ABSTRACT

Science, ever since it first existed, has had important effects in matters that lie outside the purview of pure science. Men of science have differed as to their responsibility for such effects. Some have said that the function of the scientist in society is to supply knowledge, and that he need not concern himself with the use to which this knowledge is put. I do not think that this view is tenable, especially in our age. The scientist is also a citizen; and citizens who have any special skill have a public duty to see, as far as they can, that their skill is utilized in accordance with the public interest. Historically, the functions of the scientist in public life have generally been recognized. The Royal Society was founded by Charles II as an antidote to ‘fanaticism’ which had plunged England into a long period of civil strife. The scientists of that time did not hesitate to speak out on public issues, such as religious toleration and the folly of prosecutions for witchcraft. But although science has, in various ways at various times, favoured what may be called a humanitarian outlook,

it has from the first had an intimate and sinister connection with war.
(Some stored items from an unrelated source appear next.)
**config.mk**
```make
export PLATFORM = sky130hd
export DESIGN_NAME = median_feeder
export DESIGN_NICKNAME = d
export VERILOG_FILES = /design/src/rtl/median_pkg.sv /design/src/rtl/median_sreg.sv /design/src/rtl/median_feeder.sv
export SDC_FILE = /design/constraint.sdc
export NUM_CORES = 1
export LEC_CHECK = 0
export ABC_AREA = 0
export CORE_MARGIN = 2
export CORE_UTILIZATION = 60
export DETAILED_ROUTE_END_ITERATION = 10
export DONT_BUFFER_PORTS = 1
export GPL_TIMING_DRIVEN = 0
export PLACE_DENSITY = 0.76
export SETUP_SLACK_MARGIN = 0.5
export SLEW_MARGIN = 20
export SYNTH_ARGS = -nofsm -noshare
export SYNTH_HDL_FRONTEND = slang
export SYNTH_SLANG_ARGS = --single-unit
export TNS_END_PERCENT = 1
```
**constraint.sdc**
```tcl
create_clock -name CLK -period 2.65 [get_ports CLK]
set_input_delay 0.53 -clock CLK [delete_from_list [all_inputs] [get_ports CLK]]
set_output_delay 0.53 -clock CLK [all_outputs]
set_load 0.005 [all_outputs]
```
==> src/rtl/gbe_pkg.sv <==
// Shared defaults and FSM state encoding for the GbE ARP cache arbiter.
package gbe_pkg;

  localparam int GBE_ADDR_W = 8;
  localparam int GBE_DATA_W = 48;

  // Lookup FSM: IDLE waits for a request, RD is the cycle the RAM returns data.
  localparam logic [0:0] ST_IDLE = 1'b0;
  localparam logic [0:0] ST_RD   = 1'b1;

endpackage

==> src/rtl/gbe_arp_cache_arb.sv <==
// ARP cache RAM arbiter: the CPU attach owns the single-port RAM whenever it
// is active, and next-hop MAC lookups from the tx engine fill the free cycles.
module gbe_arp_cache_arb
  import gbe_pkg::*;
#(
  parameter int ADDR_W       = GBE_ADDR_W,
  parameter int DATA_W       = GBE_DATA_W,
  parameter int MAX_WAIT     = 64,
  parameter int MISS_ON_ZERO = 1
) (
  input  logic              wb_clk_i,
  input  logic              wb_rst_i,
  input  logic              cpu_active,
  input  logic [ADDR_W-1:0] cpu_addr,
  input  logic [DATA_W-1:0] cpu_wr_data,
  input  logic              cpu_wr_en,
  output logic [DATA_W-1:0] cpu_rd_data,
  input  logic              lkp_req,
  input  logic [ADDR_W-1:0] lkp_addr,
  output logic              lkp_ack,
  output logic              lkp_valid,
  output logic [DATA_W-1:0] lkp_data,
  output logic              lkp_miss,
  output logic              lkp_starved,
  output logic [ADDR_W-1:0] ram_addr,
  output logic [DATA_W-1:0] ram_wr_data,
  output logic              ram_wr_en,
  input  logic [DATA_W-1:0] ram_rd_data,
  output logic [15:0]       stat_lkp_cnt,
  output logic [15:0]       stat_defer_cnt
);

  localparam int WAIT_W = $clog2(MAX_WAIT + 1);

  logic              cpu_own;
  logic              issue;
  logic              defer;
  logic              rd_miss;
  logic [0:0]        state;
  logic [0:0]        state_next;
  logic [DATA_W-1:0] data_q;
  logic              miss_q;
  logic [WAIT_W-1:0] wait_cnt;

  // The CPU cannot be stalled, so it takes the RAM in the same cycle it asks.
  assign cpu_own     = cpu_active | cpu_wr_en;
  assign ram_addr    = cpu_own ? cpu_addr : lkp_addr;
  assign ram_wr_data = cpu_wr_data;
  assign ram_wr_en   = cpu_wr_en;
  assign cpu_rd_data = ram_rd_data;

  // A lookup is issued in any cycle the CPU leaves free, including the RD
  // cycle, which gives back-to-back lookups at one per clock.
  assign issue   = ~wb_rst_i & lkp_req & ~cpu_own;
  assign defer   = lkp_req & cpu_own & (state == ST_IDLE);
  assign lkp_ack = issue;

  // Read data is presented live in the RD cycle and held afterwards, so the
  // requester sees its MAC one cycle after the ack.
  assign rd_miss   = (MISS_ON_ZERO != 0) && (ram_rd_data == '0);
  assign lkp_valid = ~wb_rst_i & (state == ST_RD);
  assign lkp_data  = lkp_valid ? ram_rd_data : data_q;
  assign lkp_miss  = lkp_valid ? rd_miss : miss_q;

  // Next-state selection: any issue lands in RD, everything else in IDLE.
  always_comb begin
    state_next = ST_IDLE;
    case (state)
      ST_IDLE: if (issue) state_next = ST_RD;
      ST_RD:   if (issue) state_next = ST_RD;
      default: state_next = ST_IDLE;
    endcase
  end

  // FSM register plus the held copy of the last lookup result.
  always_ff @(posedge wb_clk_i) begin
    if (wb_rst_i) begin
      state  <= ST_IDLE;
      data_q <= '0;
      miss_q <= 1'b0;
    end else begin
      state <= state_next;
      if (lkp_valid) begin
        data_q <= ram_rd_data;
        miss_q <= rd_miss;
      end
    end
  end

  // Wait counter and sticky starvation flag for a request the CPU keeps out.
  always_ff @(posedge wb_clk_i) begin
    if (wb_rst_i) begin
      wait_cnt    <= '0;
      lkp_starved <= 1'b0;
    end else begin
      if (!lkp_req || issue) begin
        wait_cnt <= '0;
      end else if (defer && wait_cnt != WAIT_W'(MAX_WAIT)) begin
        wait_cnt <= wait_cnt + 1'b1;
        if (wait_cnt == WAIT_W'(MAX_WAIT - 1)) lkp_starved <= 1'b1;
      end
    end
  end

  // Statistics: completed lookups wrap, deferred cycles saturate.
  always_ff @(posedge wb_clk_i) begin
    if (wb_rst_i) begin
      stat_lkp_cnt   <= '0;
      stat_defer_cnt <= '0;
    end else begin
      if (lkp_valid) stat_lkp_cnt <= stat_lkp_cnt + 16'd1;
      if (defer && stat_defer_cnt != 16'hFFFF) stat_defer_cnt <= stat_defer_cnt + 16'd1;
    end
  end

endmodule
Archimedes sold his skill to the Tyrant of Syracuse for use against the Romans; Leonardo secured a salary from the Duke of Milan for his skill in the art of fortification; and Galileo got employment under the Grand Duke of Tuscany because he could calculate the trajectories of projectiles. In the French Revolution the scientists who were not guillotined were set to making new explosives, but Lavoisier was not spared, because he was only discovering hydrogen which, in those days, was not a weapon of war. There have been some honourable exceptions to the subservience of scientists to warmongers. During the Crimean War the British Government consulted Faraday as to the feasibility of attack by poisonous gases. Faraday replied that it was entirely feasible, but that it was inhuman and he would have nothing to do with it.